The highlight is instead $84 billion in tax credits, subsidies and federal handouts for alternative fuels and renewables. The Gang of 10 intends to pay for all this in part by raising taxes on . . . oil companies! The Sierra Club couldn’t have penned it better.
The 10 eschew the term “raising taxes,” preferring to provide offsets through “loophole closures and other revenue measures.” (Last paragraph on summary sheet.)

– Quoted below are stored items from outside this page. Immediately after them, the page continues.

--- src/hdl/spq_pkg.sv ---
// Shared types and constants for the sorted priority queue.
// Used by the channel interfaces, the storage, compare and control modules and the checker.
package spq_pkg;

   localparam int CAPACITY_DEFAULT     = 16;
   localparam int PAYLOAD_BITS_DEFAULT = 32;

   localparam int ACTION_W   = 3;
   localparam int PRIORITY_W = 16;
   localparam int PAYLOAD_W  = 32;
   localparam int STATUS_W   = 2;
   localparam int COUNT_W    = 5;

   typedef enum logic [ACTION_W-1:0] {
      ACT_INSERT_SORTED = 3'd0,
      ACT_INSERT_FRONT  = 3'd1,
      ACT_INSERT_BACK   = 3'd2,
      ACT_REMOVE        = 3'd3,
      ACT_PEEK_FRONT    = 3'd4,
      ACT_PEEK_BACK     = 3'd5
   } action_type;

   typedef enum logic [STATUS_W-1:0] {
      STATUS_OK        = 2'd0,
      STATUS_EMPTY     = 2'd1,
      STATUS_NOT_FOUND = 2'd2,
      STATUS_FULL      = 2'd3
   } status_type;

   typedef struct packed {
      logic equal;
      logic follow;
   } cmp_result_type;

endpackage

--- src/hdl/spq_if.sv ---
// Valid/ready channel interfaces for requests, responses and the control register write.
// Depends on spq_pkg for the field widths.
interface spq_req_if;
   import spq_pkg::*;
   logic                  valid;
   logic                  ready;
   logic [ACTION_W-1:0]   action;
   logic [PRIORITY_W-1:0] priority_req;
   logic [PAYLOAD_W-1:0]  payload;
   modport source (output valid, output action, output priority_req, output payload,
                   input ready);
   modport sink (input valid, input action, input priority_req, input payload,
                 output ready);
endinterface

interface spq_rsp_if;
   import spq_pkg::*;
   logic                  valid;
   logic                  ready;
   logic [STATUS_W-1:0]   status;
   logic [PAYLOAD_W-1:0]  out_payload;
   logic [PRIORITY_W-1:0] out_priority;
   logic [COUNT_W-1:0]    count;
   modport source (output valid, output status, output out_payload, output out_priority,
                   output count, input ready);
   modport sink (input valid, input status, input out_payload, input out_priority,
                 input count, output ready);
endinterface

interface spq_csr_if;
   logic valid;
   logic ready;
   logic descending_order;
   modport source (output valid, output descending_order, input ready);
   modport sink (input valid, input descending_order, output ready);
endinterface

--- src/hdl/spq_ram.sv ---
// Entry storage: one write port and one read port with registered read data.
// Depends on spq_pkg for default sizes.
module spq_ram #(
   parameter int  DEPTH  = spq_pkg::CAPACITY_DEFAULT,
   parameter int  WIDTH  = spq_pkg::PRIORITY_W + spq_pkg::PAYLOAD_BITS_DEFAULT,
   localparam int ADDR_W = $clog2(DEPTH)
) (
   input  logic              clock,
   input  logic              wr_en,
   input  logic [ADDR_W-1:0] wr_addr,
   input  logic [WIDTH-1:0]  wr_data,
   input  logic [ADDR_W-1:0] rd_addr,
   output logic [WIDTH-1:0]  rd_data
);
   logic [WIDTH-1:0] mem [DEPTH];
   logic [WIDTH-1:0] rd_data_ff;

   always_ff @(posedge clock) begin
      if (wr_en) begin
         mem[wr_addr] <= wr_data;
      end
      rd_data_ff <= mem[rd_addr];
   end

   assign rd_data = rd_data_ff;
endmodule

--- src/hdl/spq_cmp.sv ---
// Shared priority comparator used for ordered placement and for matching on removal.
// Depends on spq_pkg for the priority width and the result struct.
module spq_cmp (
   input  logic [spq_pkg::PRIORITY_W-1:0] held_pri,
   input  logic [spq_pkg::PRIORITY_W-1:0] key_pri,
   input  logic                           descending,
   output spq_pkg::cmp_result_type        result
);
   import spq_pkg::*;

   always_comb begin
      result.equal  = (held_pri == key_pri);
      result.follow = descending ? (held_pri < key_pri) : (held_pri > key_pri);
   end
endmodule

--- src/hdl/spq_ctrl.sv ---
// Sequencer that walks the entry storage one slot per cycle for inserts and removals.
// Depends on spq_pkg, spq_if, spq_ram and spq_cmp.
module spq_ctrl #(
   parameter int CAPACITY     = spq_pkg::CAPACITY_DEFAULT,
   parameter int PAYLOAD_BITS = spq_pkg::PAYLOAD_BITS_DEFAULT
) (
   input  logic      clock,
   input  logic      reset,
   input  logic      descending,
   spq_req_if.sink   req,
   spq_rsp_if.source rsp
);
   import spq_pkg::*;

   localparam int IDX_W  = $clog2(CAPACITY);
   localparam int CNT_W  = $clog2(CAPACITY + 1);
   localparam int WORD_W = PRIORITY_W + PAYLOAD_BITS;
   localparam logic [CNT_W-1:0] CAP_COUNT = CNT_W'(CAPACITY);

   typedef enum logic [2:0] {
      S_IDLE, S_START, S_INS, S_PUT, S_SRCH, S_SHIFT, S_PEEK, S_DONE
   } state_type;

   state_type                state_ff, state_in;
   action_type               act_ff, act_in;
   logic [PRIORITY_W-1:0]    pri_ff, pri_in;
   logic [PAYLOAD_BITS-1:0]  pay_ff, pay_in;
   logic [CNT_W-1:0]         idx_ff, idx_in;
   logic [CNT_W-1:0]         count_ff, count_in;
   status_type               res_status_ff, res_status_in;
   logic [PAYLOAD_BITS-1:0]  res_pay_ff, res_pay_in;
   logic [PRIORITY_W-1:0]    res_pri_ff, res_pri_in;
   logic                     rsp_valid_ff, rsp_valid_in;
   status_type               rsp_status_ff, rsp_status_in;
   logic [PAYLOAD_W-1:0]     rsp_pay_ff, rsp_pay_in;
   logic [PRIORITY_W-1:0]    rsp_pri_ff, rsp_pri_in;
   logic [COUNT_W-1:0]       rsp_count_ff, rsp_count_in;

   logic                     ram_we;
   logic [IDX_W-1:0]         ram_waddr;
   logic [WORD_W-1:0]        ram_wdata;
   logic [IDX_W-1:0]         ram_raddr;
   logic [WORD_W-1:0]        ram_rdata;
   logic [PRIORITY_W-1:0]    rd_pri;
   logic [PAYLOAD_BITS-1:0]  rd_pay;
   cmp_result_type           cmp;
   logic [CNT_W-1:0]         idx_next;
   logic [CNT_W-1:0]         idx_prev;
   logic [CNT_W-1:0]         idx_prev2;
   logic [CNT_W-1:0]         count_last;
   logic                     at_last;
   logic                     rsp_free;

   spq_ram #(.DEPTH(CAPACITY), .WIDTH(WORD_W)) u_ram (
      .clock   (clock),
      .wr_en   (ram_we),
      .wr_addr (ram_waddr),
      .wr_data (ram_wdata),
      .rd_addr (ram_raddr),
      .rd_data (ram_rdata)
   );

   assign rd_pri = ram_rdata[WORD_W-1 -: PRIORITY_W];
   assign rd_pay = ram_rdata[PAYLOAD_BITS-1:0];

   spq_cmp u_cmp (
      .held_pri   (rd_pri),
      .key_pri    (pri_ff),
      .descending (descending),
      .result     (cmp)
   );

   assign idx_next   = idx_ff + 1'b1;
   assign idx_prev   = idx_ff - 1'b1;
   assign idx_prev2  = idx_ff - 2'd2;
   assign count_last = count_ff - 1'b1;
   assign at_last    = (idx_next == count_ff);
   assign rsp_free   = !rsp_valid_ff || rsp.ready;

   always_comb begin
      state_in      = state_ff;
      act_in        = act_ff;
      pri_in        = pri_ff;
      pay_in        = pay_ff;
      idx_in        = idx_ff;
      count_in      = count_ff;
      res_status_in = res_status_ff;
      res_pay_in    = res_pay_ff;
      res_pri_in    = res_pri_ff;
      rsp_valid_in  = rsp_valid_ff && !rsp.ready;
      rsp_status_in = rsp_status_ff;
      rsp_pay_in    = rsp_pay_ff;
      rsp_pri_in    = rsp_pri_ff;
      rsp_count_in  = rsp_count_ff;
      ram_we        = 1'b0;
      ram_waddr     = idx_ff[IDX_W-1:0];
      ram_wdata     = {pri_ff, pay_ff};
      ram_raddr     = '0;

      case (state_ff)
         S_IDLE: begin
            if (req.valid) begin
               act_in   = action_type'(req.action);
               pri_in   = req.priority_req;
               pay_in   = PAYLOAD_BITS'(req.payload);
               state_in = S_START;
            end
         end
         S_START: begin
            res_status_in = STATUS_OK;
            res_pay_in    = '0;
            res_pri_in    = '0;
            state_in      = S_DONE;
            case (act_ff)
               ACT_INSERT_SORTED, ACT_INSERT_FRONT, ACT_INSERT_BACK: begin
                  if (count_ff == CAP_COUNT) begin
                     res_status_in = STATUS_FULL;
                  end else if (act_ff == ACT_INSERT_BACK || count_ff == '0) begin
                     ram_we    = 1'b1;
                     ram_waddr = count_ff[IDX_W-1:0];
                     count_in  = count_ff + 1'b1;
                  end else begin
                     ram_raddr = count_last[IDX_W-1:0];
                     idx_in    = count_ff;
                     state_in  = S_INS;
                  end
               end
               ACT_REMOVE: begin
                  if (count_ff == '0) begin
                     res_status_in = STATUS_EMPTY;
                  end else begin
                     idx_in   = '0;
                     state_in = S_SRCH;
                  end
               end
               ACT_PEEK_FRONT, ACT_PEEK_BACK: begin
                  if (count_ff == '0) begin
                     res_status_in = STATUS_EMPTY;
                  end else begin
                     ram_raddr = (act_ff == ACT_PEEK_FRONT) ? '0 : count_last[IDX_W-1:0];
                     state_in  = S_PEEK;
                  end
               end
               default: begin
                  res_status_in = STATUS_OK;
               end
            endcase
         end
         S_INS: begin
            if (act_ff == ACT_INSERT_FRONT || cmp.follow) begin
               ram_we    = 1'b1;
               ram_wdata = ram_rdata;
               idx_in    = idx_prev;
               if (idx_prev == '0) begin
                  state_in = S_PUT;
               end else begin
                  ram_raddr = idx_prev2[IDX_W-1:0];
               end
            end else begin
               ram_we   = 1'b1;
               count_in = count_ff + 1'b1;
               state_in = S_DONE;
            end
         end
         S_PUT: begin
            ram_we   = 1'b1;
            count_in = count_ff + 1'b1;
            state_in = S_DONE;
         end
         S_SRCH: begin
            if (cmp.equal) begin
               res_pay_in = rd_pay;
               res_pri_in = rd_pri;
               if (at_last) begin
                  count_in = count_last;
                  state_in = S_DONE;
               end else begin
                  ram_raddr = idx_next[IDX_W-1:0];
                  idx_in    = idx_next;
                  state_in  = S_SHIFT;
               end
            end else if (at_last) begin
               res_status_in = STATUS_NOT_FOUND;
               state_in      = S_DONE;
            end else begin
               ram_raddr = idx_next[IDX_W-1:0];
               idx_in    = idx_next;
            end
         end
         S_SHIFT: begin
            ram_we    = 1'b1;
            ram_waddr = idx_prev[IDX_W-1:0];
            ram_wdata = ram_rdata;
            if (at_last) begin
               count_in = count_last;
               state_in = S_DONE;
            end else begin
               ram_raddr = idx_next[IDX_W-1:0];
               idx_in    = idx_next;
            end
         end
         S_PEEK: begin
            res_pay_in = rd_pay;
            res_pri_in = rd_pri;
            state_in   = S_DONE;
         end
         S_DONE: begin
            if (rsp_free) begin
               rsp_valid_in  = 1'b1;
               rsp_status_in = res_status_ff;
               rsp_pay_in    = PAYLOAD_W'(res_pay_ff);
               rsp_pri_in    = res_pri_ff;
               rsp_count_in  = COUNT_W'(count_ff);
               state_in      = S_IDLE;
            end
         end
         default: begin
            state_in = S_IDLE;
         end
      endcase

      // A remove walks the slots from the front, so its first read is slot zero.
      if (state_ff == S_START && act_ff == ACT_REMOVE) begin
         ram_raddr = '0;
      end
   end

   always_ff @(posedge clock) begin
      if (reset) begin
         state_ff     <= S_IDLE;
         count_ff     <= '0;
         rsp_valid_ff <= 1'b0;
      end else begin
         state_ff     <= state_in;
         count_ff     <= count_in;
         rsp_valid_ff <= rsp_valid_in;
      end
      act_ff        <= act_in;
      pri_ff        <= pri_in;
      pay_ff        <= pay_in;
      idx_ff        <= idx_in;
      res_status_ff <= res_status_in;
      res_pay_ff    <= res_pay_in;
      res_pri_ff    <= res_pri_in;
      rsp_status_ff <= rsp_status_in;
      rsp_pay_ff    <= rsp_pay_in;
      rsp_pri_ff    <= rsp_pri_in;
      rsp_count_ff  <= rsp_count_in;
   end

   assign req.ready        = (state_ff == S_IDLE);
   assign rsp.valid        = rsp_valid_ff;
   assign rsp.status       = rsp_status_ff;
   assign rsp.out_payload  = rsp_pay_ff;
   assign rsp.out_priority = rsp_pri_ff;
   assign rsp.count        = rsp_count_ff;
endmodule

--- src/hdl/sorted_priority_queue_unit.sv ---
// Sorted priority queue: top level with the order control register and the sequencer.
// Depends on spq_pkg, spq_if and spq_ctrl.
//
// Requests arrive on req (action, priority_req, payload) and each gives exactly one
// response on rsp (status, out_payload, out_priority, count). The csr channel writes
// the descending_order bit; it is always ready, and the user must write it only while
// the queue is idle; the block itself does not enforce this. Entries sit in a memory of
// CAPACITY slots with slot zero at the front. An insert or a removal walks the memory
// one slot per cycle through a single read and write port, shifting entries as it
// goes. Only one request is in work at a time; req.ready is high only while the
// sequencer is idle and rises together with the response, so the next request can be
// taken while that response is presented.
// The response sits in an output register. While the receiver stalls, a new request
// can already be taken, but a request that finishes while that register is still full
// waits in the sequencer with req.ready low. Reset empties the queue, clears a pending
// response and selects ascending order; the memory is not cleared.
module sorted_priority_queue_unit #(
   parameter int CAPACITY     = spq_pkg::CAPACITY_DEFAULT,
   parameter int PAYLOAD_BITS = spq_pkg::PAYLOAD_BITS_DEFAULT
) (
   input  logic      clock,
   input  logic      reset,
   spq_req_if.sink   req,
   spq_rsp_if.source rsp,
   spq_csr_if.sink   csr
);
   import spq_pkg::*;

   logic descending_ff, descending_in;

   always_comb begin
      descending_in = descending_ff;
      if (csr.valid) begin
         descending_in = csr.descending_order;
      end
   end

   always_ff @(posedge clock) begin
      if (reset) begin
         descending_ff <= 1'b0;
      end else begin
         descending_ff <= descending_in;
      end
   end

   assign csr.ready = 1'b1;

   spq_ctrl #(.CAPACITY(CAPACITY), .PAYLOAD_BITS(PAYLOAD_BITS)) u_ctrl (
      .clock      (clock),
      .reset      (reset),
      .descending (descending_ff),
      .req        (req),
      .rsp        (rsp)
   );
endmodule

--- src/flat_wrapper.sv ---
// flat-port wrapper written by rule: the top's interface ports become plain ports
module sorted_priority_queue_unit_flat import spq_pkg::*;
#(
   parameter int CAPACITY     = spq_pkg::CAPACITY_DEFAULT,
   parameter int PAYLOAD_BITS = spq_pkg::PAYLOAD_BITS_DEFAULT
)
  (clock, reset, req_valid, req_action, req_priority_req, req_payload, req_ready, rsp_valid, rsp_status, rsp_out_payload, rsp_out_priority, rsp_count, rsp_ready, csr_valid, csr_descending_order, csr_ready);
  spq_req_if req_i ();
  spq_rsp_if rsp_i ();
  spq_csr_if csr_i ();
  input  logic clock;
  input  logic reset;
  input wire logic [$bits(req_i.valid)-1:0] req_valid;
  input wire logic [$bits(req_i.action)-1:0] req_action;
  input wire logic [$bits(req_i.priority_req)-1:0] req_priority_req;
  input wire logic [$bits(req_i.payload)-1:0] req_payload;
  output wire logic [$bits(req_i.ready)-1:0] req_ready;
  output wire logic [$bits(rsp_i.valid)-1:0] rsp_valid;
  output wire logic [$bits(rsp_i.status)-1:0] rsp_status;
  output wire logic [$bits(rsp_i.out_payload)-1:0] rsp_out_payload;
  output wire logic [$bits(rsp_i.out_priority)-1:0] rsp_out_priority;
  output wire logic [$bits(rsp_i.count)-1:0] rsp_count;
  input wire logic [$bits(rsp_i.ready)-1:0] rsp_ready;
  input wire logic [$bits(csr_i.valid)-1:0] csr_valid;
  input wire logic [$bits(csr_i.descending_order)-1:0] csr_descending_order;
  output wire logic [$bits(csr_i.ready)-1:0] csr_ready;
  assign req_i.valid = req_valid;
  assign req_i.action = req_action;
  assign req_i.priority_req = req_priority_req;
  assign req_i.payload = req_payload;
  assign req_ready = req_i.ready;
  assign rsp_valid = rsp_i.valid;
  assign rsp_status = rsp_i.status;
  assign rsp_out_payload = rsp_i.out_payload;
  assign rsp_out_priority = rsp_i.out_priority;
  assign rsp_count = rsp_i.count;
  assign rsp_i.ready = rsp_ready;
  assign csr_i.valid = csr_valid;
  assign csr_i.descending_order = csr_descending_order;
  assign csr_ready = csr_i.ready;
  sorted_priority_queue_unit #(.CAPACITY(CAPACITY), .PAYLOAD_BITS(PAYLOAD_BITS)) u_core (.clock(clock), .reset(reset), .req(req_i), .rsp(rsp_i), .csr(csr_i));
endmodule
--- config.mk ---
export PLATFORM = sky130hd
export DESIGN_NAME = sorted_priority_queue_unit_flat
export DESIGN_NICKNAME = d
export VERILOG_FILES = /design/src/hdl/spq_pkg.sv /design/src/hdl/spq_if.sv /design/src/hdl/spq_ram.sv /design/src/hdl/spq_cmp.sv /design/src/hdl/spq_ctrl.sv /design/src/hdl/sorted_priority_queue_unit.sv /design/src/flat_wrapper.sv
export SDC_FILE = /design/constraint.sdc
export NUM_CORES = 1
export LEC_CHECK = 0
export ABC_CLOCK_PERIOD_IN_PS = 13200
export BUFFER_PORTS_ARGS = -buffer_cell sky130_fd_sc_hd__clkbuf_2
export CORE_UTILIZATION = 60
export CTS_CLUSTER_DIAMETER = 200
export CTS_CLUSTER_SIZE = 16
export DETAILED_ROUTE_END_ITERATION = 8
export PLACE_DENSITY = 0.77
export REMOVE_ABC_BUFFERS = 1
export SYNTH_ARGS = -nofsm -noshare
export SYNTH_HDL_FRONTEND = slang
export SYNTH_SLANG_ARGS = --single-unit
--- constraint.sdc ---
create_clock -name clock -period 13.2 [get_ports clock]
set_clock_uncertainty 0.15 [all_clocks]
set_input_delay 1.32 -clock clock [delete_from_list [all_inputs] [get_ports clock]]
set_output_delay 1.32 -clock clock [all_outputs]
set_load 0.05 [all_outputs]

Sen. Bob Corker (R-TN), one of the Decadudes, takes strong issue with the analysis. He called Tennessee law professor Glenn Reynolds of Instapundit today to rebut Strassel and other critics (Investor’s Business Daily headlined an editorial “The Five Stooges” and Rush Limbaugh was rough, too.) Here’s the Senator’s case.
1. The “gang of 10” bill unilaterally opens up drilling in the Gulf of Mexico, with no state veto. The GOP bill didn’t do that, because Mel Martinez and Charlie Crist didn’t want it. Non-Gulf states Virginia, Georgia, and the Carolinas can opt-in if they like; the old GOP bill was opt-in everywhere, allowing Florida to block drilling in the Gulf off of its shores.

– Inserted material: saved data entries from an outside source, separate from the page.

**src/rtl/srcc_pkg.sv**
```systemverilog
package srcc_pkg;

   localparam int MAX_OBSTACLES = 64;
   localparam int COORD_BITS    = 20;

   localparam int IDX_BITS   = (MAX_OBSTACLES > 1) ? $clog2(MAX_OBSTACLES) : 1;
   localparam int COUNT_BITS = $clog2(MAX_OBSTACLES + 1);
   localparam int STORED_COUNT_BITS = 7;

   // Widths of the edge test arithmetic.
   localparam int DIFF_BITS = COORD_BITS + 1;
   localparam int PROD_BITS = 2 * DIFF_BITS;
   localparam int SUM_BITS  = PROD_BITS + 1;

   localparam logic OP_ADD   = 1'b0;
   localparam logic OP_CHECK = 1'b1;

   // Rectangle sides in test order.
   localparam logic [1:0] SIDE_LOW_Y  = 2'd0;
   localparam logic [1:0] SIDE_LOW_X  = 2'd1;
   localparam logic [1:0] SIDE_HIGH_X = 2'd2;
   localparam logic [1:0] SIDE_HIGH_Y = 2'd3;

   typedef struct packed {
      logic                         op;
      logic signed [COORD_BITS-1:0] point_a_x;
      logic signed [COORD_BITS-1:0] point_a_y;
      logic signed [COORD_BITS-1:0] point_b_x;
      logic signed [COORD_BITS-1:0] point_b_y;
   } req_type;

   typedef struct packed {
      logic                         hit;
      logic                         table_full;
      logic [STORED_COUNT_BITS-1:0] stored_count;
   } rsp_type;

   typedef struct packed {
      logic                load_req;
      logic                issue_valid;
      logic [IDX_BITS-1:0] issue_idx;
      logic [1:0]          issue_side;
      logic                load_rsp;
   } srcc_cmd_type;

   typedef struct packed {
      logic [COUNT_BITS-1:0] count;
      logic                  hit_seen;
   } srcc_stat_type;

   function automatic logic signed [DIFF_BITS-1:0] sub_c(
      input logic signed [COORD_BITS-1:0] a,
      input logic signed [COORD_BITS-1:0] b);
      sub_c = $signed({a[COORD_BITS-1], a}) - $signed({b[COORD_BITS-1], b});
   endfunction

   function automatic logic signed [COORD_BITS-1:0] min_c(
      input logic signed [COORD_BITS-1:0] a,
      input logic signed [COORD_BITS-1:0] b);
      min_c = (a < b) ? a : b;
   endfunction

   function automatic logic signed [COORD_BITS-1:0] max_c(
      input logic signed [COORD_BITS-1:0] a,
      input logic signed [COORD_BITS-1:0] b);
      max_c = (a > b) ? a : b;
   endfunction

endpackage

```
**src/rtl/srcc_ctrl.sv**
```systemverilog
module srcc_ctrl
   import srcc_pkg::*;
(
   input  logic          clock,
   input  logic          reset,
   input  logic          req_valid,
   input  logic          req_is_check,
   output logic          req_ready,
   output logic          rsp_valid,
   input  logic          rsp_ready,
   input  srcc_stat_type stat,
   output srcc_cmd_type  cmd
);

   localparam logic [1:0] ST_IDLE   = 2'd0;
   localparam logic [1:0] ST_SCAN   = 2'd1;
   localparam logic [1:0] ST_DRAIN  = 2'd2;
   localparam logic [1:0] ST_FINISH = 2'd3;

   // Drain counter start value: the last issued side test reaches the hit flag first.
   localparam logic [1:0] DRAIN_INIT = 2'd2;

   logic [1:0]          state_ff, state_in;
   logic [IDX_BITS-1:0] idx_ff, idx_in;
   logic [1:0]          side_ff, side_in;
   logic [1:0]          drain_ff, drain_in;
   logic                rsp_valid_ff, rsp_valid_in;
   logic                last_obstacle;

   assign last_obstacle =
      (COUNT_BITS'({1'b0, idx_ff}) + COUNT_BITS'(1)) == stat.count;

   always_comb begin
      state_in     = state_ff;
      idx_in       = idx_ff;
      side_in      = side_ff;
      drain_in     = drain_ff;
      rsp_valid_in = rsp_valid_ff & ~rsp_ready;
      req_ready    = (state_ff == ST_IDLE);
      cmd          = '0;
      cmd.issue_idx  = idx_ff;
      cmd.issue_side = side_ff;
      unique case (state_ff)
         ST_IDLE: begin
            if (req_valid) begin
               cmd.load_req = 1'b1;
               idx_in       = '0;
               side_in      = SIDE_LOW_Y;
               if (req_is_check && (stat.count != '0)) begin
                  state_in = ST_SCAN;
               end else begin
                  state_in = ST_FINISH;
               end
            end
         end
         ST_SCAN: begin
            cmd.issue_valid = 1'b1;
            if (stat.hit_seen) begin
               drain_in = DRAIN_INIT;
               state_in = ST_DRAIN;
            end else if (side_ff == SIDE_HIGH_Y) begin
               side_in = SIDE_LOW_Y;
               if (last_obstacle) begin
                  drain_in = DRAIN_INIT;
                  state_in = ST_DRAIN;
               end else begin
                  idx_in = idx_ff + IDX_BITS'(1);
               end
            end else begin
               side_in = side_ff + 2'd1;
            end
         end
         ST_DRAIN: begin
            if (drain_ff == '0) begin
               state_in = ST_FINISH;
            end else begin
               drain_in = drain_ff - 2'd1;
            end
         end
         ST_FINISH: begin
            if (!rsp_valid_ff || rsp_ready) begin
               cmd.load_rsp = 1'b1;
               rsp_valid_in = 1'b1;
               state_in     = ST_IDLE;
            end
         end
         default: begin
            state_in = ST_IDLE;
         end
      endcase
   end

   always_ff @(posedge clock) begin
      if (reset) begin
         state_ff     <= ST_IDLE;
         idx_ff       <= '0;
         side_ff      <= SIDE_LOW_Y;
         drain_ff     <= '0;
         rsp_valid_ff <= 1'b0;
      end else begin
         state_ff     <= state_in;
         idx_ff       <= idx_in;
         side_ff      <= side_in;
         drain_ff     <= drain_in;
         rsp_valid_ff <= rsp_valid_in;
      end
   end

   assign rsp_valid = rsp_valid_ff;

   // A scan only ever runs over a nonempty table.
   a_scan_nonempty: assert property (@(posedge clock) disable iff (reset)
      (state_ff == ST_SCAN) |-> (stat.count != '0))
      else $error("scan started on an empty table");

   // A new response is only raised out of the finish state.
   a_rsp_from_finish: assert property (@(posedge clock) disable iff (reset)
      $rose(rsp_valid_ff) |-> ($past(state_ff) == ST_FINISH))
      else $error("response raised outside finish");

   // An index never passes the stored count.
   a_idx_in_range: assert property (@(posedge clock) disable iff (reset)
      (state_ff == ST_SCAN) |-> (COUNT_BITS'({1'b0, idx_ff}) < stat.count))
      else $error("scan index beyond stored count");

endmodule

```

2. The bill also allows for seismic exploration along the entire continental shelf.
3. The ban on drilling within 50 miles of the coast was also in the GOP bill.
4. Contrary to many commentators’ claims, the “gang of ten” bill is not a lifeline for Obama: “What a bunch of C-R-A-P. ” (Yes, he spelled it out like that) “If Obama embraced this, he would be the biggest flipflopper ever.” A lot of the opposition to the bill is really a case of trying to keep drilling as an election issue instead of getting more drilling.
5. The bill includes a Zubrin-like flex-fuel provision, requiring that 75% of cars by 2015 and 85% by 2020 be capable of running on something besides gasoline.
6. “Our bill also opens up coal-to-liquids. We couldn’t have gotten 44 Republicans for that.”
7. The bill is “incredibly aggressive” on nuclear power, including accelerated-depreciation provisions like those for solar and wind power, more NRC resources to speed licensing, and an end to the Carter-era ban on nuclear fuel reprocessing. “We couldn’t have gotten 44 Republicans on this.”
8. The bill also promotes cellulosic ethanol.
We detect the manifestation of the institutional tension between Senate and House.
Anyway, if bipartisanship is a good in and of itself, then we direct you to the Abercrombie-Peterson bill introduced July 31, the National Conservation, Environment, and Energy Security Act. Sponsored by Neil Abercrombie (D-HI) and John Peterson (R-PA), H.R. 6709 now has 119 cosponsors. A multitude, not a gang.
As NAM President John Engler said in a release, “This critical bill removes restrictions on energy development on the Outer Continental Shelf (OCS), promotes alternative and synthetic fuels ranging from biomass to oil shale and promotes energy efficient technology.”